1. I principi educativi della vita monastica

1.1 ALLE ORIGINI DEL MONACHESIMO

Gli storici sono concordi nel situare la nascita del monachesimo nel periodo in cui il cristianesimo si trasformò da religione perseguitata a religione di Stato. Questo passaggio fu reso possibile dall’editto di Milano del 313 e soprattutto dall’editto di Tessalonica del 380, con il quale il cristianesimo, nella formulazione stabilita dal Concilio di Nicea (325) | vedi UNITÀ 6, p. 576 |, fu dichiarato religione ufficiale dell’impero e vennero proibiti i culti pagani ed eretici, consolidando un’alleanza tra potere temporale e potere spirituale destinata a durare per secoli. Ci furono però uomini e donne di fede che rispetto a tale alleanza, e rispetto all’attenzione della Chiesa per le cose mondane che ne seguì, operarono una rottura radicale, optando per uno stile di vita all’insegna della povertà, dell’ascolto profondo di Dio e di relazioni improntate alla reciprocità. In questo modo gettarono le basi per la nascita del monachesimo.
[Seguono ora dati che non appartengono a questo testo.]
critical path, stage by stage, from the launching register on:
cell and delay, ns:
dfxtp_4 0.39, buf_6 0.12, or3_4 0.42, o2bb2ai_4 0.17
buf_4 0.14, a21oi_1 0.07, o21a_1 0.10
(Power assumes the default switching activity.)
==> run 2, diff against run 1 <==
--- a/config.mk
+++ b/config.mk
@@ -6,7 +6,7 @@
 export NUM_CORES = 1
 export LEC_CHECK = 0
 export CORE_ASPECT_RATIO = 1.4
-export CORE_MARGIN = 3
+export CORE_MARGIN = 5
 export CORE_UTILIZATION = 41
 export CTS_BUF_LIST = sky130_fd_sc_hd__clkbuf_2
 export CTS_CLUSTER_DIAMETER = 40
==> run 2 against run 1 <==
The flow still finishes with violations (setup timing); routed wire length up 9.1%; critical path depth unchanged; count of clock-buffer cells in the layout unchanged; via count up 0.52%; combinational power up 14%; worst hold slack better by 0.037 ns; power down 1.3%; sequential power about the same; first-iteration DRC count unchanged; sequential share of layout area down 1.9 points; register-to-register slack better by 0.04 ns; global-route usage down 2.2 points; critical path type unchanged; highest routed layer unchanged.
===== src/rtl/mjpg_pkg.sv =====
// Shared types and constants for the MJPG front-end frame controller.
package mjpg_pkg;

    localparam int unsigned DIM_W       = 12;
    localparam int unsigned DEF_W_ALIGN = 16;
    localparam int unsigned DEF_H_ALIGN = 8;

    typedef logic [DIM_W-1:0] dim_t;

    localparam dim_t DIM_MAX = '1;

    typedef enum logic [2:0] {
        StSync,
        StMeas,
        StConfig,
        StArmed,
        StRun
    } ctrl_state_e;

    // Nonzero, within the limit, and a whole number of MCUs.
    function automatic logic dim_ok(input dim_t d, input int unsigned max_d,
                                    input int unsigned align);
        return (d != '0) && (32'(d) <= max_d) && ((32'(d) % align) == 32'd0);
    endfunction

endpackage


===== src/rtl/mjpg_frame_ctrl_meas.sv =====
// Resolution measurement: sync edge detection, pixel/line counters and per-frame conformance.
module vid_meas
    import mjpg_pkg::*;
#(
    parameter int unsigned MAX_W   = 1920,
    parameter int unsigned MAX_H   = 1080,
    parameter int unsigned W_ALIGN = DEF_W_ALIGN,
    parameter int unsigned H_ALIGN = DEF_H_ALIGN
) (
    input  logic             clk,
    input  logic             rst,
    input  logic             pvalid,
    input  logic             hsync,
    input  logic             vsync,
    output logic             line_done,
    output logic [DIM_W-1:0] line_pix,
    output logic [DIM_W-1:0] line_num,
    output logic             frame_done,
    output logic             frame_ok,
    output logic [DIM_W-1:0] frame_w,
    output logic [DIM_W-1:0] frame_h
);

    logic hs_q, vs_q, bad_q, seen_q;
    dim_t pix_q, lines_q, ref_w_q;

    logic hs_rise, vs_rise, first_line, bad_d;
    dim_t ref_w_d, lines_d;

    // Frame results include a line closing on the same cycle as the vsync edge.
    always_comb begin
        hs_rise    = hsync & ~hs_q;
        vs_rise    = vsync & ~vs_q;
        line_done  = (hs_rise | vs_rise) && (pix_q != '0);
        line_pix   = pix_q;
        line_num   = (lines_q == DIM_MAX) ? lines_q : lines_q + dim_t'(1);
        first_line = (lines_q == '0);
        ref_w_d    = ref_w_q;
        bad_d      = bad_q;
        lines_d    = lines_q;
        if (line_done) begin
            if (first_line) begin
                ref_w_d = pix_q;
            end else if (pix_q != ref_w_q) begin
                bad_d = 1'b1;
            end
            if (pix_q == DIM_MAX) begin
                bad_d = 1'b1;
            end
            lines_d = line_num;
        end
        frame_done = vs_rise;
        frame_w    = ref_w_d;
        frame_h    = lines_d;
        frame_ok   = seen_q && !bad_d && dim_ok(ref_w_d, MAX_W, W_ALIGN)
                     && dim_ok(lines_d, MAX_H, H_ALIGN);
    end

    always_ff @(posedge clk) begin
        if (rst) begin
            hs_q    <= 1'b0;
            vs_q    <= 1'b0;
            bad_q   <= 1'b0;
            seen_q  <= 1'b0;
            pix_q   <= '0;
            lines_q <= '0;
            ref_w_q <= '0;
        end else begin
            hs_q <= hsync;
            vs_q <= vsync;
            if (line_done) begin
                pix_q <= dim_t'(pvalid);
            end else if (pvalid && (pix_q != DIM_MAX)) begin
                pix_q <= pix_q + dim_t'(1);
            end
            if (vs_rise) begin
                lines_q <= '0;
                ref_w_q <= '0;
                bad_q   <= 1'b0;
                seen_q  <= 1'b1;
            end else begin
                lines_q <= lines_d;
                ref_w_q <= ref_w_d;
                bad_q   <= bad_d;
            end
        end
    end

endmodule


===== src/rtl/mjpg_frame_ctrl.sv =====
// Front-end sequencer for MJPG_ENCODER: locks onto a stable MCU-aligned resolution,
// programs the encoder and gates pixels through on whole conforming frames only.
module mjpg_frame_ctrl
    import mjpg_pkg::*;
#(
    parameter int unsigned LOCK_FRAMES = 2,
    parameter int unsigned MAX_W       = 1920,
    parameter int unsigned MAX_H       = 1080,
    parameter int unsigned W_ALIGN     = DEF_W_ALIGN,
    parameter int unsigned H_ALIGN     = DEF_H_ALIGN
) (
    input  logic             clk,
    input  logic             rst,
    input  logic             in_pvalid,
    input  logic             in_hsync,
    input  logic             in_vsync,
    input  logic [23:0]      in_ycbcr,
    output logic             out_pvalid,
    output logic             out_hsync,
    output logic             out_vsync,
    output logic [23:0]      out_ycbcr,
    output logic             cfg_we,
    output logic [DIM_W-1:0] cfg_width,
    output logic [DIM_W-1:0] cfg_height,
    output logic             locked,
    output logic             frame_start,
    output logic             frame_abort,
    output logic [15:0]      abort_cnt
);

    ctrl_state_e state_q;
    logic        pv_q, hs_q, vs_q, gate_q;
    logic [23:0] ycbcr_q;
    logic        cfg_we_q, start_q, abort_q;
    dim_t        cfg_w_q, cfg_h_q, cand_w_q, cand_h_q;
    logic [7:0]  stable_q;
    logic [15:0] abort_cnt_q;

    logic line_done, frame_done, frame_ok;
    dim_t line_pix, line_num, frame_w, frame_h;

    vid_meas #(
        .MAX_W  (MAX_W),
        .MAX_H  (MAX_H),
        .W_ALIGN(W_ALIGN),
        .H_ALIGN(H_ALIGN)
    ) u_meas (
        .clk       (clk),
        .rst       (rst),
        .pvalid    (in_pvalid),
        .hsync     (in_hsync),
        .vsync     (in_vsync),
        .line_done (line_done),
        .line_pix  (line_pix),
        .line_num  (line_num),
        .frame_done(frame_done),
        .frame_ok  (frame_ok),
        .frame_w   (frame_w),
        .frame_h   (frame_h)
    );

    logic       cfg_match, cand_match, line_viol, lock_hit;
    logic [7:0] stable_inc;

    always_comb begin
        cfg_match  = (frame_w == cfg_w_q) && (frame_h == cfg_h_q);
        cand_match = (frame_w == cand_w_q) && (frame_h == cand_h_q);
        line_viol  = line_done && ((line_pix != cfg_w_q) || (line_num > cfg_h_q));
        stable_inc = stable_q + 8'd1;
        lock_hit   = 32'(stable_inc) >= LOCK_FRAMES;
    end

    always_ff @(posedge clk) begin
        if (rst) begin
            pv_q    <= 1'b0;
            hs_q    <= 1'b0;
            vs_q    <= 1'b0;
            ycbcr_q <= '0;
        end else begin
            pv_q    <= in_pvalid;
            hs_q    <= in_hsync;
            vs_q    <= in_vsync;
            ycbcr_q <= in_ycbcr;
        end
    end

    always_ff @(posedge clk) begin
        if (rst) begin
            state_q     <= StSync;
            gate_q      <= 1'b0;
            cfg_we_q    <= 1'b0;
            start_q     <= 1'b0;
            abort_q     <= 1'b0;
            cfg_w_q     <= '0;
            cfg_h_q     <= '0;
            cand_w_q    <= '0;
            cand_h_q    <= '0;
            stable_q    <= '0;
            abort_cnt_q <= '0;
        end else begin
            cfg_we_q <= 1'b0;
            start_q  <= 1'b0;
            abort_q  <= 1'b0;
            case (state_q)
                StSync: begin
                    if (frame_done) begin
                        state_q <= StMeas;
                    end
                end
                StMeas: begin
                    if (frame_done) begin
                        if (!frame_ok) begin
                            stable_q <= '0;
                        end else if (cand_match) begin
                            stable_q <= stable_inc;
                            if (lock_hit) begin
                                state_q <= StConfig;
                            end
                        end else begin
                            cand_w_q <= frame_w;
                            cand_h_q <= frame_h;
                            stable_q <= 8'd1;
                            if (LOCK_FRAMES <= 1) begin
                                state_q <= StConfig;
                            end
                        end
                    end
                end
                StConfig: begin
                    cfg_w_q  <= cand_w_q;
                    cfg_h_q  <= cand_h_q;
                    cfg_we_q <= 1'b1;
                    state_q  <= StArmed;
                end
                StArmed: begin
                    if (frame_done) begin
                        if (frame_ok && cfg_match) begin
                            state_q <= StRun;
                            gate_q  <= 1'b1;
                            start_q <= 1'b1;
                        end else begin
                            state_q  <= StMeas;
                            stable_q <= '0;
                        end
                    end
                end
                StRun: begin
                    // A bad line and a bad frame close on the same cycle count as one abort.
                    if (line_viol || (frame_done && !(frame_ok && cfg_match))) begin
                        state_q  <= StMeas;
                        gate_q   <= 1'b0;
                        stable_q <= '0;
                        abort_q  <= 1'b1;
                        if (abort_cnt_q != 16'hFFFF) begin
                            abort_cnt_q <= abort_cnt_q + 16'd1;
                        end
                    end else if (frame_done) begin
                        start_q <= 1'b1;
                    end
                end
                default: state_q <= StSync;
            endcase
        end
    end

    assign out_pvalid  = pv_q & gate_q;
    assign out_hsync   = hs_q;
    assign out_vsync   = vs_q;
    assign out_ycbcr   = ycbcr_q;
    assign cfg_we      = cfg_we_q;
    assign cfg_width   = cfg_w_q;
    assign cfg_height  = cfg_h_q;
    assign locked      = (state_q == StArmed) || (state_q == StRun);
    assign frame_start = start_q;
    assign frame_abort = abort_q;
    assign abort_cnt   = abort_cnt_q;

endmodule


===== config.mk =====
export PLATFORM = sky130hd
export DESIGN_NAME = mjpg_frame_ctrl
export DESIGN_NICKNAME = d
export VERILOG_FILES = /design/src/rtl/mjpg_pkg.sv /design/src/rtl/mjpg_frame_ctrl_meas.sv /design/src/rtl/mjpg_frame_ctrl.sv
export SDC_FILE = /design/constraint.sdc
export NUM_CORES = 1
export LEC_CHECK = 0
export BUFFER_PORTS_ARGS = -buffer_cell sky130_fd_sc_hd__buf_2
export CORE_MARGIN = 2
export CORE_UTILIZATION = 55
export CTS_BUF_LIST = sky130_fd_sc_hd__clkbuf_16
export DETAILED_ROUTE_END_ITERATION = 16
export PLACE_DENSITY_LB_ADDON = 0.1
export SLEW_MARGIN = 10
export SYNTH_ARGS = -nofsm -noshare
export SYNTH_HDL_FRONTEND = slang
export SYNTH_SLANG_ARGS = --single-unit

===== constraint.sdc =====
create_clock -name clk -period 7.3 [get_ports clk]
set_input_delay 0.73 -clock clk [delete_from_list [all_inputs] [get_ports clk]]
set_output_delay 0.73 -clock clk [all_outputs]
set_load 0.05 [all_outputs]

==> impl_results.md, run 1 <==
* Status: finished, final reports clean
* Die Width at 126.1 um
* Post-synth EDFFs at 0
* Setup CP Type: reg -> reg
* Ordered cell list for the critical path: nand3_1 -> nor3_1 -> nor4_2 -> o21ai_0 -> nor3_1 -> nand3_1 -> nand4_1 -> or4_1 -> nor2_4 -> nor2_1 -> and2_1
* Min-Delay Startpoint: cfg_height[11]
* DRT Pass-1 Iters at 5
* Seq cells post-synth at 144
* Asr flop ratio synth at 0%
* Max stage delay on crit path at 0.88 ns
* Crit path DAT at 5.51 ns
* Initial antenna violation count at 0
* Final max-slew violation count at 0
* CTS Buffer Depth at 2
* Via/cell ratio at 6.110
* Overflow after GRT at 0
* Setup Buffers After CTS at 0
* Wire per inst at 20.08 um
* DRC violations left at 0
* Slew headroom at 22.76%
* Worst setup SP type: flip-flop
* First-pass GRT wire length at 39560 um
* Hold Crit Class: reg -> reg
* Vias in the first global route at 7095
* Die Area at 15890 um2
* Worst-path clk slew at 0.06 ns
* Port Buffer Count at 99
* PostCTS Resize Cnt at 0
* Routed WL at 25080 um
* # fillers at 1290
* Yosys warns at 0
* Commonest cells after routing, fill and taps aside: 144 x dfxtp_1, 98 x buf_2, 97 x nor2_1
* Critical Path RT at 7.62 ns
* Fin. Hold Viols at 0
* Yosys cell types at 89
* Hold EP: cfg_height[11]
* Detailed-route via count at 7632
* Post-DP HPWL at 18000 um
* Post-route insts no fill at 1249
* Tcrit/Tclk final at 71.17%
* Hold WS at 0.4722 ns
* Clk root buf: clkbuf_16
* Worst vdd ir at 0.0001735 V
* Main synth FF type: dfxtp_1
* Crit path capture type: flip-flop
* CP max-delay cell: nor3_1
* Diodes inserted at 0
* Reg2Reg Depth at 11
* P per Cell Area at 204.0 nW/um2
* CP max FO at 28
* TritonCTS clock tree: built
* Syn Std Cell Area at 8193 um2
* Skew final at 0.009696 ns
* Dpl ws at 2.240 ns
* Clock sinks at 144
* IO Pins at 100
* RSZ-0062 raised after global routing: no
* Fmax at 192.5 MHz
* Pin count of the biggest net entering global routing at 58
* Most common cell after layout, fill and taps aside: dfxtp_1
* Reg-to-reg startpoint: u_meas.lines_q[3]
* R2r endpoint: cand_w_q[1]
* Area grow syn2layout at 12.80%
* Core Rows at 44
* Die H at 126.1 um
* Dpl cell area at 8632 um2
* MaxCap Viol Count at 0
* Routability Congestion at 1.001
* Setup slack after layout at 2.105 ns
* Crit path time final at 5.195 ns
* H-tree depth at 4
* Post-cts hold buffer count at 0
* Iteration-0 DRC count of the detailed router at 761
* Leak at 3.547 nW
* Clock Latency Late Sink at 0.43 ns
* Gr usage total at 31.54%
* Placed cell count at 1217
* Share of layout cells above drive strength 1 at 15.77%
* Syn nets at 1038
* Setup violators final at 0
* WHS Path Cells at 2
* Internal reg-to-reg setup slack at 2.10 ns
* Cts bufs inserted at 17
* Layout Nets at 1099
* Initial Util at 56.37%
* Final setup TNS at 0 ns
* Multi-input logic area at 4810 um2
* FF+latch area at 2883 um2
* Sequential share of the synthesized area at 35.19%
* Synthesized instance count at 991
* Core ar. at 14530 um2
* Non-Filler Cell Area, Final at 9241 um2
* Worst-margin pin slew at 1.148 ns
* Syn Area/Cell at 8.267 um2
* Routed Antenna Nets at 0
per-stage QoR:
step                      utilization [%]  power (mW)
after CTS                           63.57       1.888
after global placement              59.39       1.000
after floorplan                         -      0.9591
final                               63.58       1.885
after detailed placement            59.39       1.002
after global routing                63.58       1.941
cells by family (layout without fill, tap and decap cells):
kind of cell,Yosys count,in the layout,synth area share [%]
and+or+nand+nor,422,422,27.66
AOI/OAI and AO/OA,202,202,17.62
DFF,144,144,35.19
buffers and inverters,110,184,6.139
xor gates and xnor gates,70,70,7.575
muxes,24,24,2.947
adders and majority gates,19,19,2.871
metal layers:
metal / vias up / share of wire [%] / GRT usage (%)
met5: - / 0 / 0
met4: 0 / 2.3 / 8.856
met3: 49 / 8.5 / 7.179
met2: 363 / 45 / 50.19
met1: 3560 / 44 / 43.13
li1: 3660 / - / -
final cells by class:
class | instances | share of cell area [%]
tap | 184 | 2.491
multi-input combinational | 737 | 52.04
timing repair buffer | 103 | 5.714
clock inverter | 15 | 1.963
inverter | 49 | 1.990
clock buffer | 17 | 4.603
sequential | 144 | 31.19
worst max-delay path: cells and delay by family, from the launching register on:
kind / cells / cell delay, ns
compound gates: 1 / 0.50
flops: 1 / 0.67
simple gates: 10 / 3.90
worst max-delay path by stage:
stage	slack, ns	from	end	cells after the start
after floorplan	3.18	u_meas.lines_q[0]	stable_q[0]	17
after global placement	2.21	in_vsync	cand_h_q[2]	12
after detailed placement	2.24	u_meas.lines_q[3]	cand_w_q[1]	11
after CTS	2.22	u_meas.lines_q[0]	cand_w_q[1]	12
after global routing	1.72	u_meas.lines_q[3]	abort_cnt[10]	15
final	2.10	u_meas.lines_q[3]	cand_w_q[1]	11
sequential cells by signal (all words and copies together) (netlist names), 3 cells and up:
signal	cells
u_meas.line_pix	12
state_q	3
abort_cnt	16
stable_q	8
u_meas.lines_q	12
u_meas.ref_w_q	12
cand_h_q	12
cfg_width	12
cfg_height	12
out_ycbcr	24
cand_w_q	12
report_power, final:
part	internal [mW]	total (mW)	switching [mW]
Combinational	0.0534	0.183	0.129
Clock	0.541	0.897	0.356
Sequential	0.797	0.805	0.00802
synth_stat cells, types with 3 or more instances:
cell type  number  area share, %
a2111oi_0       8           0.86
a211oi_1       19            1.7
a21o_1          8           0.73
a21oi_1        60            3.7
a2bb2oi_1       4           0.43
a31o_1          3           0.32
a31o_2          5           0.53
a31oi_1        10           0.76
and2_1         17            1.3
and3_1         18            1.4
and4_1          7           0.75
buf_2          15           0.92
buf_4           4           0.37
buf_6           3           0.41
clkbuf_1       35            1.6
dfxtp_1       144             35
ha_1           18            2.7
inv_1          49            2.2
mux2i_1        23            2.8
nand2_1        95            4.4
nand2b_1       14            1.1
nand3_1        28            1.7
nand4_1        37            2.8
nor2_1         97            4.4
nor2b_1        37            2.8
nor3_1         20            1.2
nor3_4          4           0.79
nor3b_1         4           0.37
nor4_1         14            1.1
o2111ai_1       4           0.43
o211a_1         3           0.37
o21ai_0        22            1.3
o221ai_1        3           0.32
o22ai_1         8           0.61
o2bb2ai_1       5           0.53
o31ai_1        11            1.0
or3_1           5           0.38
or4_1           3           0.27
xnor2_1        59            6.3
xor2_1         10            1.1
Note: power is estimated with default switching activity, not from simulation.
==> run 2, diff against run 1 <==
- clock period: 7.3 -> 4.9 ns (I/O delays scaled with it)
==> run 2 against run 1 <==
Effect of this change:
- non-clock buffer count up 34
- core utilization up 1.6 points
- power up 45%
- die area unchanged
- count of clock-buffer cells in the layout unchanged
- critical endpoint is now cand_h_q[7]
- hold slack worse by 0.21 ns
- cell count up 2.7%
- sequential share of layout area down 0.77 points
- routed wire length down 1.7%
- sequential cell count unchanged
==> impl_results.md, run 2 (synthesis gave the netlist of run 1 again) <==
* Setup CP Type: reg -> reg
* Routed WL at 24660 um (-1.7%)
* Routability Congestion at 1.019 (+1.8%)
* Fin. Hold Viols at 0 (unchanged)
* Crit path DAT at 4.93 ns (-0.58 ns)
* Port Buffer Count at 99 (unchanged)
* Via/cell ratio at 6.071 (-0.65%)
* Crit path time final at 4.641 ns (-0.5546 ns)
* Worst-margin pin slew at 1.094 ns (-0.05364 ns)
* Tcrit/Tclk final at 94.71% (+24 points)
* Slew headroom at 26.86% (+4.1 points)
* Worst-path clk slew at 0.06 ns (about the same)
* Core Rows at 44 (unchanged)
* Wire per inst at 19.22 um (-4.3%)
* Setup slack after layout at 0.2591 ns (-1.845 ns)
* Die H at 126.1 um (unchanged)
* Hold Crit Class: in -> reg
* Setup violators final at 0 (unchanged)
* Most common cell after layout, fill and taps aside: dfxtp_1
* Vias in the first global route at 7404 (+4.4%)
* Worst setup SP type: flip-flop
* Pin count of the biggest net entering global routing at 77 (+33%)
* Core ar. at 14530 um2 (unchanged)
* Max FFs per register at 24 (unchanged)
* Critical Path RT at 5.19 ns (-2.43 ns)
* Placed cell count at 1251 (+2.8%)
* DRT Pass-1 Iters at 5 (unchanged)
* Area grow syn2layout at 15.64%
* Crit path capture type: flip-flop
* PostCTS Resize Cnt at 0 (unchanged)
* Leak at 3.702 nW (+4.4%)
* Iteration-0 DRC count of the detailed router at 784 (+3.0%)
* Clock sinks at 144 (unchanged)
* Routed Antenna Nets at 0 (unchanged)
* Final max-slew violation count at 0 (unchanged)
* DRC violations left at 0 (unchanged)
* Diodes inserted at 0 (unchanged)
* Share of layout cells above drive strength 1 at 18.47% (+2.7 points)
* Die Area at 15890 um2 (unchanged)
* Status: finished, final reports clean
* Detailed-route via count at 7789 (+2.1%)
* Commonest cells after routing, fill and taps aside: 144 x dfxtp_1, 98 x buf_2, 97 x nor2_1
* TritonCTS clock tree: built
* Post-route insts no fill at 1283 (+2.7%)
* Skew final at 0.008804 ns (-0.0008922 ns)
* H-tree depth at 4 (unchanged)
* Worst vdd ir at 0.0002751 V (+59%)
* Layout Nets at 1133 (+3.1%)
* Die Width at 126.1 um (unchanged)
* Fmax at 215.5 MHz (+12%)
* Post-cts hold buffer count at 0 (unchanged)
* Initial Util at 56.37% (unchanged)
* RSZ-0062 raised after global routing: no
* Hold WS at 0.2656 ns (-0.2066 ns)
* CP max FO at 27 (-3.6%)
* Dpl cell area at 8887 um2 (+3.0%)
* Cts bufs inserted at 17 (unchanged)
* Setup Buffers After CTS at 0 (unchanged)
* # fillers at 1352 (+4.8%)
* Post-DP HPWL at 18150 um (+0.83%)
* IO Pins at 100 (unchanged)
* MaxCap Viol Count at 0 (unchanged)
* Dpl ws at 0.3055 ns (-1.935 ns)
* Clock Latency Late Sink at 0.43 ns (about the same)
* Non-Filler Cell Area, Final at 9474 um2 (+2.5%)
* First-pass GRT wire length at 39490 um (-0.19%)
* Reg2Reg Depth at 16 (+5)
* CTS Buffer Depth at 2 (unchanged)
* Clk root buf: clkbuf_16
* Gr usage total at 31.57% (+0.033 points)
* Final setup TNS at 0 ns (unchanged)
* Initial antenna violation count at 0 (unchanged)
* Overflow after GRT at 0 (unchanged)
* WHS Path Cells at 2 (unchanged)
* P per Cell Area at 288.4 nW/um2 (+41%)
run 2: changes by cell type in the layout (fill, tap and decap cells not counted), sizes merged:
cell    change
buf        +34
inv         +2
bufinv      -2
run 2: layout make-up:
cell class                 count  area, um2  share of cell area [%]
clock buffer                  17      425.4                   4.490
clock inverter                15      137.6                   1.453
inverter                      49      183.9                   1.941
multi-input combinational    737       4831                   50.99
sequential                   144       2883                   30.43
tap                          184      230.2                   2.430
timing repair buffer         137      783.3                   8.267
run 2: path summary, 6_finish.rpt:
check,from,to,slack [ns]
max reg2reg,u_meas.line_pix[0],cand_h_q[7],0.26
min reg2reg,gate_q,gate_q,0.48
min,in_ycbcr[13],out_ycbcr[13],0.27
max,u_meas.line_pix[0],cand_h_q[7],0.26
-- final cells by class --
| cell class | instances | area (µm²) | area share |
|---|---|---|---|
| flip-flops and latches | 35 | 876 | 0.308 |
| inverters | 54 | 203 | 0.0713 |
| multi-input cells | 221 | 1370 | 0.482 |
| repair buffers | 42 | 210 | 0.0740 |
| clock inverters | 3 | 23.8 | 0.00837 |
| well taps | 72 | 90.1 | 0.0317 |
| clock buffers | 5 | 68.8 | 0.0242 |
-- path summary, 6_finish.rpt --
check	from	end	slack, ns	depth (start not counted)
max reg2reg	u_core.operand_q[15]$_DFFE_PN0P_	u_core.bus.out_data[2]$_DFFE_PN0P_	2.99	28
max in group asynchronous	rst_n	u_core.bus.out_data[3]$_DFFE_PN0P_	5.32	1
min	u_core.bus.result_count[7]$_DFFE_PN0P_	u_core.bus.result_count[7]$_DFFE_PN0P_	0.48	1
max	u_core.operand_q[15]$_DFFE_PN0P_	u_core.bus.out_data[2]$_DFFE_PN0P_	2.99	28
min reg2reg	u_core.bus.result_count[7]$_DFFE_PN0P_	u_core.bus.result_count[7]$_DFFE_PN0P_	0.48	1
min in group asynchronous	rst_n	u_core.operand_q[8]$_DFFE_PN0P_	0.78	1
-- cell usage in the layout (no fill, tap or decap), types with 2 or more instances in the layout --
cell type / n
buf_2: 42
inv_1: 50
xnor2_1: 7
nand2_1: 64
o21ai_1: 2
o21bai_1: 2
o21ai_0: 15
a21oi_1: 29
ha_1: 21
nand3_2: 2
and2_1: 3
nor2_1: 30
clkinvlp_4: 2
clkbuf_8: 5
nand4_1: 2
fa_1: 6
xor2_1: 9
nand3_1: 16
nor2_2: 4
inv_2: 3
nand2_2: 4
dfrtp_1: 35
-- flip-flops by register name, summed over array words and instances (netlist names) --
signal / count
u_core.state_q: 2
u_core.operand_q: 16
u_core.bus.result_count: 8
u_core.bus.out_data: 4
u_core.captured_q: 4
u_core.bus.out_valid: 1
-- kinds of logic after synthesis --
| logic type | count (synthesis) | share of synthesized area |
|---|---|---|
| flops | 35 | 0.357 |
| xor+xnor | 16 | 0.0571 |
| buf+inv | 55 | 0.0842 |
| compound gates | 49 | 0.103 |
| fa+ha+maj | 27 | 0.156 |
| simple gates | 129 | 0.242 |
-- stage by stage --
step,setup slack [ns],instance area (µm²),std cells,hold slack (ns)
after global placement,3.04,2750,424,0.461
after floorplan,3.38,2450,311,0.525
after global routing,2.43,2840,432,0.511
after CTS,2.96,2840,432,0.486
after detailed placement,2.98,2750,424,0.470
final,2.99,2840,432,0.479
temporale: nel linguaggio ecclesiastico, designa ciò che appartiene alla vita terrena e ha una durata limitata, in contrapposizione alla dimensione spirituale ed eterna.


Mappa concettuale. Il monachesimo si fonda sulla povertà, sull’ascolto profondo di Dio, su relazioni improntate alla reciprocità. Prende le distanze dall’alleanza tra potere temporale e potere spirituale. Si oppone all’interesse della Chiesa per le cose mondane.